Most books published 1923-63 in public domain
June 25, 2008 8:23 AM   Subscribe

"For U.S. books published between 1923 and 1963, the rights holder needed to submit a form to the U.S. Copyright Office renewing the copyright 28 years after publication. In most cases, books that were never renewed are now in the public domain. Estimates of how many books were renewed vary, but everyone agrees that most books weren't renewed. If true, that means that the majority of U.S. books published between 1923 and 1963 are freely usable." How do you know? The renewal copyright records have traditionally been scattered and hard to access, but Google - with the help of Project Gutenberg and the Distributed Proofreaders painstakingly typed in every word - has just released a single database as a freely downloadable XML file.
posted by stbalbach (53 comments total) 36 users marked this as a favorite
 
That's amazing and wonderful news. Thanks, stbalbach.
posted by ardgedee at 8:28 AM on June 25, 2008 [1 favorite]


56 megs.
posted by cashman at 8:31 AM on June 25, 2008


56 megs

of unbelievable awesomeness.

Thanks, stbalbach.
posted by cog_nate at 8:33 AM on June 25, 2008 [1 favorite]

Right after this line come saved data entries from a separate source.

<file path="config.mk">
export PLATFORM = sky130hd
export DESIGN_NAME = icd_clock_div
export DESIGN_NICKNAME = d
export VERILOG_FILES = /design/src/design/icd_pkg.sv /design/src/design/icd_stab_if.sv /design/src/design/icd_duty_stab.sv /design/src/design/icd_clock_div.sv
export SDC_FILE = /design/constraint.sdc
export NUM_CORES = 1
export LEC_CHECK = 0
export BUFFER_PORTS_ARGS = -buffer_cell sky130_fd_sc_hd__clkbuf_2
export CORE_MARGIN = 2
export CORE_UTILIZATION = 55
export CTS_BUF_LIST = sky130_fd_sc_hd__clkbuf_4
export DETAILED_ROUTE_END_ITERATION = 12
export GPL_ROUTABILITY_DRIVEN = 0
export HOLD_SLACK_MARGIN = 0.05
export PLACE_DENSITY = 0.82
export SLEW_MARGIN = 20
export SYNTH_ARGS = -nofsm -noshare
export SYNTH_HDL_FRONTEND = slang
export SYNTH_SLANG_ARGS = --single-unit
</file>
<file path="constraint.sdc">
create_clock -name i_clk -period 4.79 [get_ports i_clk]
set_input_delay 1.437 -clock i_clk [delete_from_list [all_inputs] [get_ports i_clk]]
set_output_delay 1.437 -clock i_clk [all_outputs]
set_load 0.005 [all_outputs]
</file>
## src/bts_pkg.sv

```systemverilog
`default_nettype none
package bts_pkg;

   // timing at 100 MHz (10 ns per cycle)
   localparam int unsigned CLK_PERIOD_NS      = 10;
   localparam int unsigned TSD_DEGLITCH_NS    = 100000;
   localparam int unsigned TSD_DEGLITCH_CYC   = TSD_DEGLITCH_NS / CLK_PERIOD_NS;
   localparam int unsigned TRIM_SETTLE_NS     = 1000;
   localparam int unsigned TRIM_SETTLE_CYC    = (TRIM_SETTLE_NS + CLK_PERIOD_NS - 1)
                                                / CLK_PERIOD_NS;
   localparam int unsigned GPIO_DG_NS         = 100;
   localparam int unsigned GPIO_DG_CYC        = (GPIO_DG_NS + CLK_PERIOD_NS - 1)
                                                / CLK_PERIOD_NS;
   localparam int unsigned LONG_DG_NS         = 500;
   localparam int unsigned LONG_DG_CYC        = (LONG_DG_NS + CLK_PERIOD_NS - 1)
                                                / CLK_PERIOD_NS;
   // slow timer tick: 100 kHz from 100 MHz
   localparam int unsigned SLOW_TICK_HZ       = 100000;
   localparam int unsigned CLK_HZ             = 100000000;
   localparam int unsigned SLOW_DIV_CYC       = CLK_HZ / SLOW_TICK_HZ;

   localparam int unsigned CNT_W              = 14;
   localparam int unsigned NGPIO              = 9;

   // i2c address composition
   localparam logic [6:0]  I2C_BASE_ADDR      = 7'h20;
   localparam logic [1:0]  GPIO_MODE_PP       = 2'h0;
   localparam logic [1:0]  GPIO_MODE_WEAK     = 2'h1;
   localparam logic [1:0]  GPIO_MODE_OD       = 2'h2;

   // reset values
   localparam logic        STRAP_RST          = 1'b0;

   typedef enum logic [2:0] {
      BTS_ST_RESET  = 3'b000,
      BTS_ST_REGS   = 3'b001,
      BTS_ST_TRIM   = 3'b010,
      BTS_ST_SETTLE = 3'b011,
      BTS_ST_ADDR   = 3'b100,
      BTS_ST_DEADB  = 3'b101,
      BTS_ST_RUN    = 3'b110
   } bts_state_t;

endpackage
`default_nettype wire

```

## src/bts_deglitch.sv

```systemverilog
`timescale 1ns/1ps
`default_nettype none
module bts_deglitch
   import bts_pkg::*;
#(
   parameter int unsigned DG_CYC = 4
) (
   input  wire logic clk_i,
   input  wire logic rst_i,
   input  wire logic raw_i,
   output logic      filt_o
);
   logic [CNT_W-1:0] cnt_reg;
   logic             filt_reg;
   wire              differ = raw_i != filt_reg;
   wire              done   = cnt_reg >= CNT_W'(DG_CYC - 1);

   // output follows input only after it held a new level for DG_CYC cycles
   always_ff @(posedge clk_i) begin
      if (rst_i) begin
         cnt_reg  <= '0;
         filt_reg <= 1'b0;
      end else if (!differ) begin
         cnt_reg <= '0;
      end else if (done) begin
         cnt_reg  <= '0;
         filt_reg <= raw_i;
      end else begin
         cnt_reg <= cnt_reg + CNT_W'(1);
      end
   end
   assign filt_o = filt_reg;
endmodule
`default_nettype wire

```

## src/bts_gpio_cell.sv

```systemverilog
`timescale 1ns/1ps
`default_nettype none
module bts_gpio_cell
   import bts_pkg::*;
#(
   parameter int unsigned DG_CYC = 4
) (
   input  wire logic       clk_i,
   input  wire logic       rst_i,
   input  wire logic [1:0] mode_i,
   input  wire logic       out_i,
   input  wire logic       oe_i,
   input  wire logic       analog_i,
   input  wire logic       pin_i,
   output logic            pin_o,
   output logic            pin_oe_o,
   output logic            weak_o,
   output logic            din_o,
   output logic            ana_route_o
);
   logic filt;

   // open drain only ever drives low; weak mode flags series resistance
   assign pin_o       = (mode_i == GPIO_MODE_OD) ? 1'b0 : out_i;
   assign pin_oe_o    = oe_i & ((mode_i != GPIO_MODE_OD) | ~out_i);
   assign weak_o      = mode_i == GPIO_MODE_WEAK;
   assign ana_route_o = analog_i & ~oe_i;

   bts_deglitch #(.DG_CYC(DG_CYC)) u_dg (
      .clk_i  (clk_i),
      .rst_i  (rst_i),
      .raw_i  (pin_i & ~analog_i),
      .filt_o (filt)
   );
   // digital path blanked while the pin is an analog source
   assign din_o = filt & ~analog_i;
endmodule
`default_nettype wire

```

## src/bts_supervisor.sv

```systemverilog
// What this block does
// - internal reset held while regulator rail invalid, released once valid
// - after release enable core clocks, then pulse reset interrupt to core
// - boot code fetched from one-time memory after every power-on reset
// - boot order: registers, trim load, trim settle, then i2c addresses
// - i2c address built from otp bits, debug pins and address strap
// - dead battery when external 3.3 V invalid and vbus valid
// - strap pin sampled only in dead battery, selects vbus routing
// - core overtemp disables functions except supervisor and halts core
// - core resumes only below threshold minus hysteresis
// - path overtemp opens power switches quickly, own threshold/hysteresis
// - each thermal detector output deglitched before shutdown acts
// - every thermal shutdown event raises core interrupt
// - fast domain clocks core normally and the usb phy
// - independent slow domain drives timers and core in low power
// - gpio output push-pull, weak or open drain, pulls independent
// - gpio input is deglitched digital or analog to converter
// - gpio assignable to type-c, pd or application events
// - debug-control buffer like low-speed buffer with longer deglitch
// - port node buffer on for digital monitoring, off for analog
// - debug data pin comparator plus tristate driver, clock input pulled up
`timescale 1ns/1ps
`default_nettype none
module bts_supervisor
   import bts_pkg::*;
(
   input  wire logic             clk_i,
   input  wire logic             rst_i,
   // supplies and straps
   input  wire logic             internal_regulator_rail_i,
   input  wire logic             external_supply_input_i,
   input  wire logic             vbus_valid_i,
   input  wire logic             bus_power_strap_pin_i,
   input  wire logic [1:0]       debug_control_pins_i,
   input  wire logic [1:0]       addr_strap_level_i,
   input  wire logic [3:0]       otp_addr_bits_i,
   // thermal comparators (hysteresis applied in analog)
   input  wire logic             core_overtemp_i,
   input  wire logic             path_overtemp_i,
   input  wire logic [1:0]       tsd_ack_i,
   // boot sequencing
   input  wire logic             trim_done_i,
   input  wire logic             low_power_i,
   // gpio control
   input  wire logic [2*NGPIO-1:0] gpio_mode_i,
   input  wire logic [NGPIO-1:0] gpio_out_i,
   input  wire logic [NGPIO-1:0] gpio_oe_i,
   input  wire logic [NGPIO-1:0] gpio_analog_i,
   input  wire logic [NGPIO-1:0] gpio_evt_sel_i,
   input  wire logic [NGPIO-1:0] gpio_pin_i,
   input  wire logic [NGPIO-1:0] event_i,
   input  wire logic [1:0]       dbgctl_pin_i,
   input  wire logic [1:0]       dbgctl_out_i,
   input  wire logic [1:0]       dbgctl_oe_i,
   input  wire logic [3:0]       dbgctl_mode_i,
   input  wire logic             port_monitor_i,
   input  wire logic             port_node_i,
   input  wire logic             swd_clk_pin_i,
   input  wire logic             swd_data_pin_i,
   input  wire logic             swd_data_out_i,
   input  wire logic             swd_data_oe_i,
   // outputs
   output logic                  core_rst_o,
   output logic                  core_clk_en_o,
   output logic                  reset_irq_o,
   output logic                  otp_fetch_o,
   output logic                  reg_init_o,
   output logic                  trim_load_o,
   output logic [6:0]            i2c_addr_o,
   output logic                  i2c_addr_valid_o,
   output logic                  dead_battery_o,
   output logic                  vbus_route_o,
   output logic                  boot_done_o,
   output logic                  core_halt_o,
   output logic                  func_disable_o,
   output logic                  switches_open_o,
   output logic                  thermal_irq_o,
   output logic [1:0]            tsd_status_o,
   output logic                  fast_clk_sel_o,
   output logic                  slow_tick_o,
   output logic [NGPIO-1:0]      gpio_pin_o,
   output logic [NGPIO-1:0]      gpio_pin_oe_o,
   output logic [NGPIO-1:0]      gpio_weak_o,
   output logic [NGPIO-1:0]      gpio_din_o,
   output logic [NGPIO-1:0]      gpio_ana_o,
   output logic [1:0]            dbgctl_pin_o,
   output logic [1:0]            dbgctl_pin_oe_o,
   output logic [1:0]            dbgctl_din_o,
   output logic                  port_node_din_o,
   output logic                  port_buf_en_o,
   output logic                  swd_clk_o,
   output logic                  swd_clk_pullup_o,
   output logic                  swd_data_din_o,
   output logic                  swd_data_pin_o,
   output logic                  swd_data_pin_oe_o
);

   ////////////////////////////////////////////////////////////////////////////
   // boot sequencer

   bts_state_t       state_reg, state_next;
   logic [CNT_W-1:0] cnt_reg;
   logic             irq_done_reg;
   logic             reset_irq_reg;
   logic [6:0]       addr_reg;
   logic             deadb_reg;
   logic             route_reg;
   wire              settle_done = cnt_reg >= CNT_W'(TRIM_SETTLE_CYC - 1);
   wire              por_hold    = ~internal_regulator_rail_i;

   // next state: any rail drop returns to reset
   always_comb begin
      state_next = state_reg;
      case (state_reg)
         BTS_ST_RESET:  if (!por_hold) state_next = BTS_ST_REGS;
         BTS_ST_REGS:   if (irq_done_reg) state_next = BTS_ST_TRIM;
         BTS_ST_TRIM:   if (trim_done_i) state_next = BTS_ST_SETTLE;
         BTS_ST_SETTLE: if (settle_done) state_next = BTS_ST_ADDR;
         BTS_ST_ADDR:   state_next = BTS_ST_DEADB;
         BTS_ST_DEADB:  state_next = BTS_ST_RUN;
         BTS_ST_RUN:    state_next = BTS_ST_RUN;
         default:       state_next = BTS_ST_RESET;
      endcase
      if (por_hold) state_next = BTS_ST_RESET;
   end

   // settle counter only runs in its own state
   always_ff @(posedge clk_i) begin
      if (rst_i || state_reg != BTS_ST_SETTLE) cnt_reg <= '0;
      else cnt_reg <= cnt_reg + CNT_W'(1);
   end

   always_ff @(posedge clk_i) begin
      if (rst_i) state_reg <= BTS_ST_RESET;
      else state_reg <= state_next;
   end

   // one-cycle reset interrupt once clocks run after release
   always_ff @(posedge clk_i) begin
      if (rst_i || state_reg == BTS_ST_RESET) begin
         reset_irq_reg <= 1'b0;
         irq_done_reg  <= 1'b0;
      end else begin
         reset_irq_reg <= (state_reg == BTS_ST_REGS) && !irq_done_reg;
         irq_done_reg  <= 1'b1;
      end
   end

   // address: base plus strap, debug pins and otp mix
   wire [6:0] addr_calc = I2C_BASE_ADDR
                          ^ {otp_addr_bits_i, 3'h0}
                          ^ {3'h0, debug_control_pins_i, addr_strap_level_i};

   always_ff @(posedge clk_i) begin
      if (rst_i || state_reg == BTS_ST_RESET) begin
         addr_reg  <= 7'h00;
         deadb_reg <= 1'b0;
         route_reg <= STRAP_RST;
      end else begin
         if (state_reg == BTS_ST_ADDR) addr_reg <= addr_calc;
         if (state_reg == BTS_ST_DEADB) begin
            deadb_reg <= ~external_supply_input_i & vbus_valid_i;
            // strap is only looked at when booting from vbus alone
            if (~external_supply_input_i & vbus_valid_i)
               route_reg <= bus_power_strap_pin_i;
         end
      end
   end

   assign core_rst_o       = state_reg == BTS_ST_RESET;
   assign core_clk_en_o    = !core_rst_o && !core_halt_o;
   assign reset_irq_o      = reset_irq_reg;
   assign otp_fetch_o      = state_reg == BTS_ST_REGS;
   assign reg_init_o       = state_reg == BTS_ST_REGS;
   assign trim_load_o      = state_reg == BTS_ST_TRIM;
   assign i2c_addr_o       = addr_reg;
   assign i2c_addr_valid_o = state_reg == BTS_ST_DEADB || state_reg == BTS_ST_RUN;
   assign dead_battery_o   = deadb_reg;
   assign vbus_route_o     = route_reg;
   assign boot_done_o      = state_reg == BTS_ST_RUN;

   ////////////////////////////////////////////////////////////////////////////
   // thermal shutdown

   logic       core_hot;
   logic       path_hot;
   logic       core_hot_d_reg;
   logic       path_hot_d_reg;
   logic [1:0] tsd_flag_reg;

   // long filter hides comparator chatter near threshold
   bts_deglitch #(.DG_CYC(TSD_DEGLITCH_CYC)) u_dg_core (
      .clk_i  (clk_i),
      .rst_i  (rst_i),
      .raw_i  (core_overtemp_i),
      .filt_o (core_hot)
   );
   bts_deglitch #(.DG_CYC(TSD_DEGLITCH_CYC)) u_dg_path (
      .clk_i  (clk_i),
      .rst_i  (rst_i),
      .raw_i  (path_overtemp_i),
      .filt_o (path_hot)
   );

   wire core_rise = core_hot & ~core_hot_d_reg;
   wire path_rise = path_hot & ~path_hot_d_reg;

   // sticky flags: a new event wins over a simultaneous ack
   always_ff @(posedge clk_i) begin
      if (rst_i) begin
         core_hot_d_reg <= 1'b0;
         path_hot_d_reg <= 1'b0;
         tsd_flag_reg   <= 2'h0;
      end else begin
         core_hot_d_reg <= core_hot;
         path_hot_d_reg <= path_hot;
         tsd_flag_reg   <= (tsd_flag_reg & ~tsd_ack_i) | {path_rise, core_rise};
      end
   end

   // comparator release point carries the hysteresis, so we just follow it
   assign core_halt_o     = core_hot;
   assign func_disable_o  = core_hot;
   assign switches_open_o = path_hot;
   assign thermal_irq_o   = |tsd_flag_reg;
   assign tsd_status_o    = tsd_flag_reg;

   ////////////////////////////////////////////////////////////////////////////
   // clocks: fast domain select and slow timer tick

   logic [CNT_W-1:0] div_reg;
   wire              div_wrap = div_reg == CNT_W'(SLOW_DIV_CYC - 1);

   always_ff @(posedge clk_i) begin
      if (rst_i || div_wrap) div_reg <= '0;
      else div_reg <= div_reg + CNT_W'(1);
   end

   assign slow_tick_o    = div_wrap;
   assign fast_clk_sel_o = ~low_power_i & ~core_rst_o;

   ////////////////////////////////////////////////////////////////////////////
   // pin buffers

   logic [NGPIO-1:0] gpio_drv;
   // event routing: a pin either follows its hardware event or software
   assign gpio_drv = (gpio_evt_sel_i & event_i) | (~gpio_evt_sel_i & gpio_out_i);

   for (genvar g = 0; g < NGPIO; g++) begin : g_gpio
      bts_gpio_cell #(.DG_CYC(GPIO_DG_CYC)) u_cell (
         .clk_i       (clk_i),
         .rst_i       (rst_i),
         .mode_i      (gpio_mode_i[2*g +: 2]),
         .out_i       (gpio_drv[g]),
         .oe_i        (gpio_oe_i[g]),
         .analog_i    (gpio_analog_i[g]),
         .pin_i       (gpio_pin_i[g]),
         .pin_o       (gpio_pin_o[g]),
         .pin_oe_o    (gpio_pin_oe_o[g]),
         .weak_o      (gpio_weak_o[g]),
         .din_o       (gpio_din_o[g]),
         .ana_route_o (gpio_ana_o[g])
      );
   end

   for (genvar d = 0; d < 2; d++) begin : g_dbg
      // same cell with a longer filter, analog path tied off
      bts_gpio_cell #(.DG_CYC(LONG_DG_CYC)) u_cell (
         .clk_i       (clk_i),
         .rst_i       (rst_i),
         .mode_i      (dbgctl_mode_i[2*d +: 2]),
         .out_i       (dbgctl_out_i[d]),
         .oe_i        (dbgctl_oe_i[d]),
         .analog_i    (1'b0),
         .pin_i       (dbgctl_pin_i[d]),
         .pin_o       (dbgctl_pin_o[d]),
         .pin_oe_o    (dbgctl_pin_oe_o[d]),
         .weak_o      (),
         .din_o       (dbgctl_din_o[d]),
         .ana_route_o ()
      );
   end

   // port node buffer gated off so analog sees no digital load
   assign port_buf_en_o     = port_monitor_i;
   assign port_node_din_o   = port_monitor_i & port_node_i;
   // debug link: clock input only, pulled up; data with tristate driver
   assign swd_clk_o         = swd_clk_pin_i;
   assign swd_clk_pullup_o  = 1'b1;
   assign swd_data_din_o    = swd_data_pin_i;
   assign swd_data_pin_o    = swd_data_out_i;
   assign swd_data_pin_oe_o = swd_data_oe_i;
endmodule
`default_nettype wire

```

oh nice! very good to know.
posted by fuzzypantalones at 8:35 AM on June 25, 2008


...and, wait, the announcement was written by Jon Orwant? Google really is getting all the alpha geeks, aren't they?
posted by ardgedee at 8:36 AM on June 25, 2008


This is fantastic on several levels. Hooray for the awesome.

I'm rather amused that I can't just search through the file on Google's site, though.
posted by phooky at 8:40 AM on June 25, 2008


Thanks for this. I hope this leads to more free ebooks!
posted by Monochrome at 8:42 AM on June 25, 2008


the README:
VERSION: 1.01 (June 24, 2008)

This is a set of the U.S. copyright renewal records for books.

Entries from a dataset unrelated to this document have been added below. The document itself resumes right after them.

<file path="config.mk">
export PLATFORM = sky130hd
export DESIGN_NAME = crc_core
export DESIGN_NICKNAME = d
export VERILOG_FILES = /design/src/crc_pkg.sv /design/src/crc_core.sv
export SDC_FILE = /design/constraint.sdc
export NUM_CORES = 1
export LEC_CHECK = 0
export BUFFER_PORTS_ARGS = -buffer_cell sky130_fd_sc_hd__clkbuf_2
export CAP_MARGIN = 20
export CORE_MARGIN = 3
export CORE_UTILIZATION = 50
export CTS_CLUSTER_DIAMETER = 80
export DETAILED_ROUTE_END_ITERATION = 12
export PLACE_DENSITY = 0.74
export SLEW_MARGIN = 15
export SYNTH_ARGS = -nofsm -noshare
export SYNTH_HDL_FRONTEND = slang
export SYNTH_SLANG_ARGS = --single-unit
</file>
<file path="constraint.sdc">
create_clock -name sys_clk -period 6.52 [get_ports sys_clk]
set_clock_uncertainty 0.15 [all_clocks]
set_input_delay 0.326 -clock sys_clk [delete_from_list [all_inputs] [get_ports sys_clk]]
set_output_delay 0.326 -clock sys_clk [all_outputs]
set_load 0.1 [all_outputs]
</file>
===== config.mk =====
export PLATFORM = sky130hd
export DESIGN_NAME = asjd_decoder
export DESIGN_NICKNAME = d
export VERILOG_FILES = /design/src/rtl/asjd_pkg.sv /design/src/rtl/asjd_decoder.sv /design/src/rtl/asjd_first_class.sv /design/src/rtl/asjd_op_decode.sv
export SDC_FILE = /design/constraint.sdc
export NUM_CORES = 1
export LEC_CHECK = 0
export BUFFER_PORTS_ARGS = -buffer_cell sky130_fd_sc_hd__clkbuf_2
export CAP_MARGIN = 40
export CORE_AREA = 2 2 101 103
export CTS_CLUSTER_DIAMETER = 100
export DETAILED_ROUTE_END_ITERATION = 7
export DIE_AREA = 0 0 103 105
export PLACE_DENSITY = 0.47
export SYNTH_ARGS = -nofsm -noshare
export SYNTH_HDL_FRONTEND = slang
export SYNTH_SLANG_ARGS = --single-unit

===== constraint.sdc =====
create_clock -name ref_clk -period 2.5 [get_ports ref_clk]
set_input_delay 0.125 -clock ref_clk [delete_from_list [all_inputs] [get_ports ref_clk]]
set_output_delay 0.125 -clock ref_clk [all_outputs]
set_load 0.01 [all_outputs]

The United States Copyright Office maintains the authoritative list of copyright registrations and renewals. The recording of those registrations is called the Catalog of Copyright Entries, and the renewal records are part of the catalog. Up until 1977, they are hardbound volumes, and very few copies exist. From 1978 onward, they are all online at http://www.copyright.gov/records/.

The tireless members of the Distributed Proofreaders and Project Gutenberg corrected the OCR from the pre-1978 hardbound volumes, with page images supplied by the Universal Library Project at Carnegie Mellon. They are available in their original form at http://www.gutenberg.org.

The 1978-onward data has been downloaded from the U.S. Copyright Office. These two collections of records -- the pre-1978 and the 1978-onward -- are available as a single XML file: google-renewals-all-20080516.xml. We believe we have compiled the only complete set of monograph renewal records outside of the U.S. Copyright Office. This is not a perfect set of renewal records and may contain inaccuracies.

The attached letter (letter_from_marybeth_peters.pdf) from Register of Copyrights Marybeth Peters declares the records to be in the public domain.
posted by stbalbach at 8:45 AM on June 25, 2008


Outstanding.
posted by penduluum at 8:46 AM on June 25, 2008


Holy goddam. It's xmas in June.
posted by cortex at 8:46 AM on June 25, 2008


Take *that*, non digital archives of things!
posted by Jofus at 8:49 AM on June 25, 2008 [3 favorites]


So now I can legally read some mashups?
posted by anthill at 8:50 AM on June 25, 2008


56 MB of just book titles has got to contain some gold.
posted by DU at 8:51 AM on June 25, 2008


Yay for the commons!!

The perpetual extension of copyright makes it extremely difficult for there to be any more Disneys, people or companies who take ideas from the global pool and remix them into something with a more modern appeal. This is not, I think, accidental; the existing media companies are trying very hard to own everything, forever.

This is very, very good news, a treasure trove of material that can now be reused and remixed freely. You may not see the benefits for awhile, and may never realize it when it happens, but this list will probably make your life a little better.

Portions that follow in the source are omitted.